A conjuntura na contramão dos cuidados à saúde e dos interesses da sociedade, em favor de oligopólios econômicos e financeiros, põe em destaque a importância de projetos como o que vem sendo desenvolvido no Dept de Nutrição da UFRN, apostando em caminhos fecundos e concretos na área de saúde, segurança alimentar e cidadania.

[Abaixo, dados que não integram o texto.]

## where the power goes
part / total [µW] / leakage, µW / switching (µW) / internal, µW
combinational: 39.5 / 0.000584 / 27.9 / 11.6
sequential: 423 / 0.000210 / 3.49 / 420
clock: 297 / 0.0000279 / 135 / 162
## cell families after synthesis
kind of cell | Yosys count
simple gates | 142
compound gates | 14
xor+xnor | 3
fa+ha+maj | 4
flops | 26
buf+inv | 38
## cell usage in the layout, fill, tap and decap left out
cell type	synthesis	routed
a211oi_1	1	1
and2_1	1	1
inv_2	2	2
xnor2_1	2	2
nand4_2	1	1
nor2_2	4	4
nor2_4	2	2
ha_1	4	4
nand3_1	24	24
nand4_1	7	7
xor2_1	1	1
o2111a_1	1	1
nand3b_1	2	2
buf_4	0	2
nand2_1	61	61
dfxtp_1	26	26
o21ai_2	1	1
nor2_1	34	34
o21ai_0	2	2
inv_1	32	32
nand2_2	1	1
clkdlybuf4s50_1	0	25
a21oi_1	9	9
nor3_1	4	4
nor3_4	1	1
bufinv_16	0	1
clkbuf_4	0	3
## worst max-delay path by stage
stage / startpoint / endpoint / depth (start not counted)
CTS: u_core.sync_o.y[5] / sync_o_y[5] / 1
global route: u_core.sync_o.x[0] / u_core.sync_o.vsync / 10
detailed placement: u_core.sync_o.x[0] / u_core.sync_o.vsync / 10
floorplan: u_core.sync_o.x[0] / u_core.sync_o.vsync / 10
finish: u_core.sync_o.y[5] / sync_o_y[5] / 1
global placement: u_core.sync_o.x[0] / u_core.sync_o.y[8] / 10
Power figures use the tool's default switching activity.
**config.mk**
```make
export PLATFORM = sky130hd
export DESIGN_NAME = multicycle_control
export DESIGN_NICKNAME = d
export VERILOG_FILES = /design/src/rtl/multicycle_control_pkg.sv /design/src/rtl/multicycle_control_opcode_classify.sv /design/src/rtl/multicycle_control.sv
export SDC_FILE = /design/constraint.sdc
export NUM_CORES = 1
export LEC_CHECK = 0
export CAP_MARGIN = 30
export CORE_MARGIN = 1.5
export CORE_UTILIZATION = 41
export DETAILED_ROUTE_END_ITERATION = 6
export GPL_TIMING_DRIVEN = 0
export PLACE_DENSITY = 0.76
export SYNTH_ARGS = -nofsm -noshare
export SYNTH_HDL_FRONTEND = slang
export SYNTH_HIERARCHICAL = 1
export SYNTH_SLANG_ARGS = --single-unit
```
**constraint.sdc**
```tcl
create_clock -name clk -period 1.46 [get_ports clk]
set_input_delay 0.146 -clock clk [delete_from_list [all_inputs] [get_ports clk]]
set_output_delay 0.146 -clock clk [all_outputs]
set_load 0.05 [all_outputs]
```
## config.mk

```make
export PLATFORM = sky130hd
export DESIGN_NAME = video_out_ctrl
export DESIGN_NICKNAME = d
export VERILOG_FILES = /design/src/rtl/video_out_ctrl.sv
export SDC_FILE = /design/constraint.sdc
export NUM_CORES = 1
export LEC_CHECK = 0
export BUFFER_PORTS_ARGS = -buffer_cell sky130_fd_sc_hd__buf_2
export CORE_ASPECT_RATIO = 1.4
export CORE_MARGIN = 5
export CORE_UTILIZATION = 52
export CTS_CLUSTER_DIAMETER = 100
export DETAILED_ROUTE_END_ITERATION = 10
export PLACE_DENSITY = 0.72
export SKIP_CTS_REPAIR_TIMING = 1
export SLEW_MARGIN = 20
export SYNTH_ARGS = -nofsm -noshare
export SYNTH_HDL_FRONTEND = slang
export SYNTH_SLANG_ARGS = --single-unit
export TNS_END_PERCENT = 5
```

## constraint.sdc

```tcl
create_clock -name clk -period 2.5 [get_ports clk]
set_input_delay 0.25 -clock clk [delete_from_list [all_inputs] [get_ports clk]]
set_output_delay 0.25 -clock clk [all_outputs]
set_load 0.1 [all_outputs]
```

## src/rtl/video_out_ctrl.sv

```systemverilog
// video_out_ctrl: video timing generator with a mode sequencer that switches ypbpr_en only at the vsync leading edge, then mutes for a settle period
module video_out_ctrl #(
    parameter int H_ACTIVE    = 640,
    parameter int H_FP        = 16,
    parameter int H_SYNC      = 96,
    parameter int H_BP        = 48,
    parameter int V_ACTIVE    = 480,
    parameter int V_FP        = 10,
    parameter int V_SYNC      = 2,
    parameter int V_BP        = 33,
    parameter int MUTE_FRAMES = 2
) (
    input  logic        clk,
    input  logic        reset,
    input  logic        ce_pix,
    input  logic        ypbpr_req,
    output logic [11:0] hcount,
    output logic [10:0] vcount,
    output logic        de,
    output logic        hsync,
    output logic        vsync,
    output logic        csync,
    output logic        frame_start,
    output logic        ypbpr_en,
    output logic        mute,
    output logic        busy
);
    localparam int H_TOTAL = H_ACTIVE + H_FP + H_SYNC + H_BP;
    localparam int V_TOTAL = V_ACTIVE + V_FP + V_SYNC + V_BP;
    localparam int HS_BEG  = H_ACTIVE + H_FP;
    localparam int VS_BEG  = V_ACTIVE + V_FP;

    typedef enum logic [1:0] {RUN, PEND, MUTE} state_t;

    state_t      state_q, state_d;
    logic [11:0] hcount_q, hcount_d, h_nxt;
    logic [10:0] vcount_q, vcount_d, v_nxt;
    logic [3:0]  mute_cnt_q, mute_cnt_d;
    logic        de_q, de_d, hsync_q, hsync_d, vsync_q, vsync_d, csync_q, csync_d;
    logic        frame_start_q, frame_start_d, ypbpr_en_q, ypbpr_en_d, mute_q, mute_d;
    logic        fs_tick, vs_edge;

    // Decode from the next-count values so the sync flags line up with the counters.
    always_comb begin
        h_nxt         = (hcount_q == 12'(H_TOTAL - 1)) ? '0 : hcount_q + 12'd1;
        v_nxt         = (hcount_q != 12'(H_TOTAL - 1)) ? vcount_q :
                        (vcount_q == 11'(V_TOTAL - 1)) ? '0 : vcount_q + 11'd1;
        fs_tick       = ce_pix && h_nxt == '0 && v_nxt == '0;
        vs_edge       = ce_pix && h_nxt == '0 && v_nxt == 11'(VS_BEG);
        hcount_d      = ce_pix ? h_nxt : hcount_q;
        vcount_d      = ce_pix ? v_nxt : vcount_q;
        de_d          = ce_pix ? (h_nxt < 12'(H_ACTIVE) && v_nxt < 11'(V_ACTIVE)) : de_q;
        hsync_d       = ce_pix ? (h_nxt >= 12'(HS_BEG) && h_nxt < 12'(HS_BEG + H_SYNC)) : hsync_q;
        vsync_d       = ce_pix ? (v_nxt >= 11'(VS_BEG) && v_nxt < 11'(VS_BEG + V_SYNC)) : vsync_q;
        csync_d       = hsync_d ^ vsync_d;
        frame_start_d = fs_tick;
    end

    always_comb begin
        state_d    = state_q;
        ypbpr_en_d = ypbpr_en_q;
        mute_d     = mute_q;
        mute_cnt_d = mute_cnt_q;
        if (ce_pix) begin
            case (state_q)
                RUN:  state_d = (ypbpr_req != ypbpr_en_q) ? PEND : RUN;
                PEND: begin
                    if (ypbpr_req == ypbpr_en_q) begin
                        state_d = RUN;
                    end else if (vs_edge) begin
                        ypbpr_en_d = ypbpr_req;
                        mute_d     = 1'b1;
                        mute_cnt_d = 4'(MUTE_FRAMES);
                        state_d    = MUTE;
                    end
                end
                MUTE: begin
                    if (fs_tick) begin
                        mute_cnt_d = mute_cnt_q - 4'd1;
                        mute_d     = mute_cnt_q != 4'd1;
                        state_d    = (mute_cnt_q == 4'd1) ? RUN : MUTE;
                    end
                end
                default: state_d = RUN;
            endcase
        end
    end

    always_ff @(posedge clk) begin
        if (reset) begin
            state_q       <= RUN;
            hcount_q      <= '0;
            vcount_q      <= '0;
            mute_cnt_q    <= '0;
            de_q          <= 1'b0;
            hsync_q       <= 1'b0;
            vsync_q       <= 1'b0;
            csync_q       <= 1'b0;
            frame_start_q <= 1'b0;
            ypbpr_en_q    <= 1'b0;
            mute_q        <= 1'b0;
        end else begin
            state_q       <= state_d;
            hcount_q      <= hcount_d;
            vcount_q      <= vcount_d;
            mute_cnt_q    <= mute_cnt_d;
            de_q          <= de_d;
            hsync_q       <= hsync_d;
            vsync_q       <= vsync_d;
            csync_q       <= csync_d;
            frame_start_q <= frame_start_d;
            ypbpr_en_q    <= ypbpr_en_d;
            mute_q        <= mute_d;
        end
    end

    assign hcount      = hcount_q;
    assign vcount      = vcount_q;
    assign de          = de_q;
    assign hsync       = hsync_q;
    assign vsync       = vsync_q;
    assign csync       = csync_q;
    assign frame_start = frame_start_q;
    assign ypbpr_en    = ypbpr_en_q;
    assign mute        = mute_q;
    assign busy        = state_q != RUN;
endmodule

```
--- src/rtl/fp_div_prenorm.sv ---
// ============================================================================
//  Module      : fp_div_prenorm
//  Description : Two-stage pre-normalisation for the floating-point divider.
//                Unpacks both operands, left-justifies the significands
//                (subnormals included) and forms the quotient sign and its
//                biased exponent. Define FP_DIV_PRENORM_SPECIAL_EN to build
//                zero/inf/NaN classification.
//  Revision    : 1.0 - initial release
// ============================================================================
`default_nettype none

module fp_div_prenorm #(
    parameter int EXP_W = 8,
    parameter int MAN_W = 23,
    parameter int SH_W  = $clog2(MAN_W + 1)
) (
    input  logic                     clk,
    input  logic                     rst,
    input  logic                     in_valid,
    output logic                     in_ready,
    input  logic [EXP_W+MAN_W:0]     dividend,
    input  logic [EXP_W+MAN_W:0]     divisor,
    output logic                     out_valid,
    input  logic                     out_ready,
    output logic [MAN_W:0]           dividend_mantissa_normalized,
    output logic [MAN_W:0]           divisor_mantissa_normalized,
    output logic [SH_W-1:0]          dividend_shift,
    output logic [SH_W-1:0]          divisor_shift,
    output logic                     result_sign,
    output logic [EXP_W+1:0]         result_exponent,
    output logic                     out_nan,
    output logic                     out_inf,
    output logic                     out_zero
);

    localparam int OP_W = 1 + EXP_W + MAN_W;
    localparam int SIG_W = MAN_W + 1;
    localparam int RE_W = EXP_W + 2;
    localparam logic [RE_W-1:0] c_BIAS = RE_W'((1 << (EXP_W - 1)) - 1);

    // Position of the leading one measured from the MSB; zero input gives 0.
    function automatic logic [SH_W-1:0] lzc(input logic [SIG_W-1:0] sig);
        lzc = '0;
        for (int i = 0; i < SIG_W; i++) begin
            if (sig[i]) lzc = SH_W'(SIG_W - 1 - i);
        end
    endfunction

    // ------------------------------------------------------------------
    // Operand unpacking
    // ------------------------------------------------------------------
    logic             w_sign_a, w_sign_b;
    logic [EXP_W-1:0] w_exp_a, w_exp_b;
    logic [MAN_W-1:0] w_frac_a, w_frac_b;
    logic [SIG_W-1:0] w_sig_a, w_sig_b;
    logic [EXP_W-1:0] w_eff_a, w_eff_b;

    assign w_sign_a = dividend[OP_W-1];
    assign w_sign_b = divisor[OP_W-1];
    assign w_exp_a  = dividend[OP_W-2 -: EXP_W];
    assign w_exp_b  = divisor[OP_W-2 -: EXP_W];
    assign w_frac_a = dividend[MAN_W-1:0];
    assign w_frac_b = divisor[MAN_W-1:0];
    assign w_sig_a  = {(w_exp_a != '0), w_frac_a};
    assign w_sig_b  = {(w_exp_b != '0), w_frac_b};
    // Subnormals share the exponent of the smallest normal.
    assign w_eff_a  = (w_exp_a == '0) ? EXP_W'(1) : w_exp_a;
    assign w_eff_b  = (w_exp_b == '0) ? EXP_W'(1) : w_exp_b;

    // ------------------------------------------------------------------
    // Pipeline control
    // ------------------------------------------------------------------
    logic r_s1_valid, r_s2_valid;
    logic w_s1_load, w_s2_load;

    assign w_s2_load = r_s1_valid && (!r_s2_valid || out_ready);
    assign in_ready  = !r_s1_valid || w_s2_load;
    assign w_s1_load = in_valid && in_ready;
    assign out_valid = r_s2_valid;

    // ------------------------------------------------------------------
    // Stage 1 / stage 2 data registers (intentionally not reset)
    // ------------------------------------------------------------------
    logic [SIG_W-1:0] r_s1_sig_a, r_s1_sig_b;
    logic [EXP_W-1:0] r_s1_eff_a, r_s1_eff_b;
    logic [SH_W-1:0]  r_s1_lz_a, r_s1_lz_b;
    logic             r_s1_sign;

    logic [SIG_W-1:0] r_s2_norm_a, r_s2_norm_b;
    logic [SH_W-1:0]  r_s2_sh_a, r_s2_sh_b;
    logic             r_s2_sign;
    logic [RE_W-1:0]  r_s2_exp;

    logic [SIG_W-1:0] w_norm_a, w_norm_b;
    logic [RE_W-1:0]  w_exp_q;

    assign w_norm_a = r_s1_sig_a << r_s1_lz_a;
    assign w_norm_b = r_s1_sig_b << r_s1_lz_b;
    // Modular arithmetic at RE_W bits yields the signed two's complement result.
    assign w_exp_q  = ({2'b00, r_s1_eff_a} - RE_W'(r_s1_lz_a))
                    - ({2'b00, r_s1_eff_b} - RE_W'(r_s1_lz_b))
                    + c_BIAS;

    always_ff @(posedge clk) begin
        if (w_s1_load) begin
            r_s1_sig_a <= w_sig_a;
            r_s1_sig_b <= w_sig_b;
            r_s1_eff_a <= w_eff_a;
            r_s1_eff_b <= w_eff_b;
            r_s1_lz_a  <= lzc(w_sig_a);
            r_s1_lz_b  <= lzc(w_sig_b);
            r_s1_sign  <= w_sign_a ^ w_sign_b;
        end
        if (w_s2_load) begin
            r_s2_norm_a <= w_norm_a;
            r_s2_norm_b <= w_norm_b;
            r_s2_sh_a   <= r_s1_lz_a;
            r_s2_sh_b   <= r_s1_lz_b;
            r_s2_sign   <= r_s1_sign;
            r_s2_exp    <= w_exp_q;
        end
    end

    assign dividend_mantissa_normalized = r_s2_norm_a;
    assign divisor_mantissa_normalized  = r_s2_norm_b;
    assign dividend_shift               = r_s2_sh_a;
    assign divisor_shift                = r_s2_sh_b;
    assign result_sign                  = r_s2_sign;
    assign result_exponent              = r_s2_exp;

    // ------------------------------------------------------------------
    // Valid bits
    // ------------------------------------------------------------------
    always_ff @(posedge clk or posedge rst) begin
        if (rst) begin
            r_s1_valid <= 1'b0;
            r_s2_valid <= 1'b0;
        end else begin
            if (w_s1_load)      r_s1_valid <= 1'b1;
            else if (w_s2_load) r_s1_valid <= 1'b0;

            if (w_s2_load)      r_s2_valid <= 1'b1;
            else if (out_ready) r_s2_valid <= 1'b0;
        end
    end

`ifdef FP_DIV_PRENORM_SPECIAL_EN
    // ------------------------------------------------------------------
    // Special-operand classification
    // ------------------------------------------------------------------
    logic w_zero_a, w_inf_a, w_nan_a;
    logic w_zero_b, w_inf_b, w_nan_b;
    logic r_s1_zero_a, r_s1_inf_a, r_s1_nan_a;
    logic r_s1_zero_b, r_s1_inf_b, r_s1_nan_b;
    logic w_nan_q, w_inf_q, w_zero_q;
    logic r_s2_nan, r_s2_inf, r_s2_zero;

    assign w_zero_a = (w_exp_a == '0) && (w_frac_a == '0);
    assign w_zero_b = (w_exp_b == '0) && (w_frac_b == '0);
    assign w_inf_a  = (&w_exp_a) && (w_frac_a == '0);
    assign w_inf_b  = (&w_exp_b) && (w_frac_b == '0);
    assign w_nan_a  = (&w_exp_a) && (w_frac_a != '0);
    assign w_nan_b  = (&w_exp_b) && (w_frac_b != '0);

    // 0/0 and inf/inf are invalid; NaN takes priority so the flags stay exclusive.
    assign w_nan_q  = r_s1_nan_a | r_s1_nan_b | (r_s1_zero_a & r_s1_zero_b)
                    | (r_s1_inf_a & r_s1_inf_b);
    assign w_inf_q  = !w_nan_q & (r_s1_inf_a | r_s1_zero_b);
    assign w_zero_q = !w_nan_q & (r_s1_zero_a | r_s1_inf_b);

    always_ff @(posedge clk or posedge rst) begin
        if (rst) begin
            r_s1_zero_a <= 1'b0;
            r_s1_inf_a  <= 1'b0;
            r_s1_nan_a  <= 1'b0;
            r_s1_zero_b <= 1'b0;
            r_s1_inf_b  <= 1'b0;
            r_s1_nan_b  <= 1'b0;
            r_s2_nan    <= 1'b0;
            r_s2_inf    <= 1'b0;
            r_s2_zero   <= 1'b0;
        end else begin
            if (w_s1_load) begin
                r_s1_zero_a <= w_zero_a;
                r_s1_inf_a  <= w_inf_a;
                r_s1_nan_a  <= w_nan_a;
                r_s1_zero_b <= w_zero_b;
                r_s1_inf_b  <= w_inf_b;
                r_s1_nan_b  <= w_nan_b;
            end
            if (w_s2_load) begin
                r_s2_nan  <= w_nan_q;
                r_s2_inf  <= w_inf_q;
                r_s2_zero <= w_zero_q;
            end
        end
    end

    assign out_nan  = r_s2_nan;
    assign out_inf  = r_s2_inf;
    assign out_zero = r_s2_zero;
`else
    assign out_nan  = 1'b0;
    assign out_inf  = 1'b0;
    assign out_zero = 1'b0;
`endif

endmodule

`default_nettype wire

O PROJETO DA HORTA COMUNITÁRIA NUTRIR – HCN

O Nutrir é um projeto de horta urbana comunitária, concebido com fins educativos, em uma abordagem sustentável do sistema alimentar, visando a promoção da saúde humana e ambiental, e privilegiando as Plantas Alimentícias Não Convencionais – as chamadas PANCs – da biodiversidade brasileira. Segundo a nutricionista e cientista social, professora do Dept de Nutrição da UFRN, e coordenadora do projeto Nutrir, Michelle Jacob, “a horta é a materialização do desejo de diversos professores do curso de nutrição, muitos deles já aposentados, professores que acreditavam que este poderia ser um espaço de formação do nutricionista mais implicado com o sistema alimentar de uma forma integral, pensando nas fases de produção de alimentos, do processamento de alimentos; e desenvolvendo uma relação mais próxima, também, com a natureza, que é um elemento essencial de qualquer formação hoje, de nível superior ou de nível básico, implicada com a formação não só do profissional de nutrição, mas com a formação do ser humano de maneira integral…” A coordenadora segue historiando como o projeto foi concebido também como área de convivência, de encontro de pessoas, com a criação de um espaço de ação comunitária na cidade, implicado com alimentação saudável, um espaço de multiplicação de ideias que puderam ser viabilizadas pelo edital de melhoria da qualidade do ensino, lançado pela Prograd – Pró-reitoria de Graduação da UFRN. “E a partir desse momento a gente percebeu que não poderia ser só nutrição, mas que a gente iria precisar de apoio de muitas áreas – e aí fomos procurar professores de ciências agrárias, de ecologia, de botânica, de ciências sociais, de educação, professores que seriam essenciais pra gente poder concretizar esse processo”, conta Michelle. Constituída como uma iniciativa dos Departamentos de Nutrição, Botânica e Zoologia, Ecologia e da Escola Agrícola de Jundiaí da UFRN, a Horta Comunitária Nutrir-HCN foi inaugurada em novembro de 2017, e conta com 9 docentes da instituição, além de estudantes de graduação e pós-graduação como bolsistas e voluntários, e membros da comunidade externa.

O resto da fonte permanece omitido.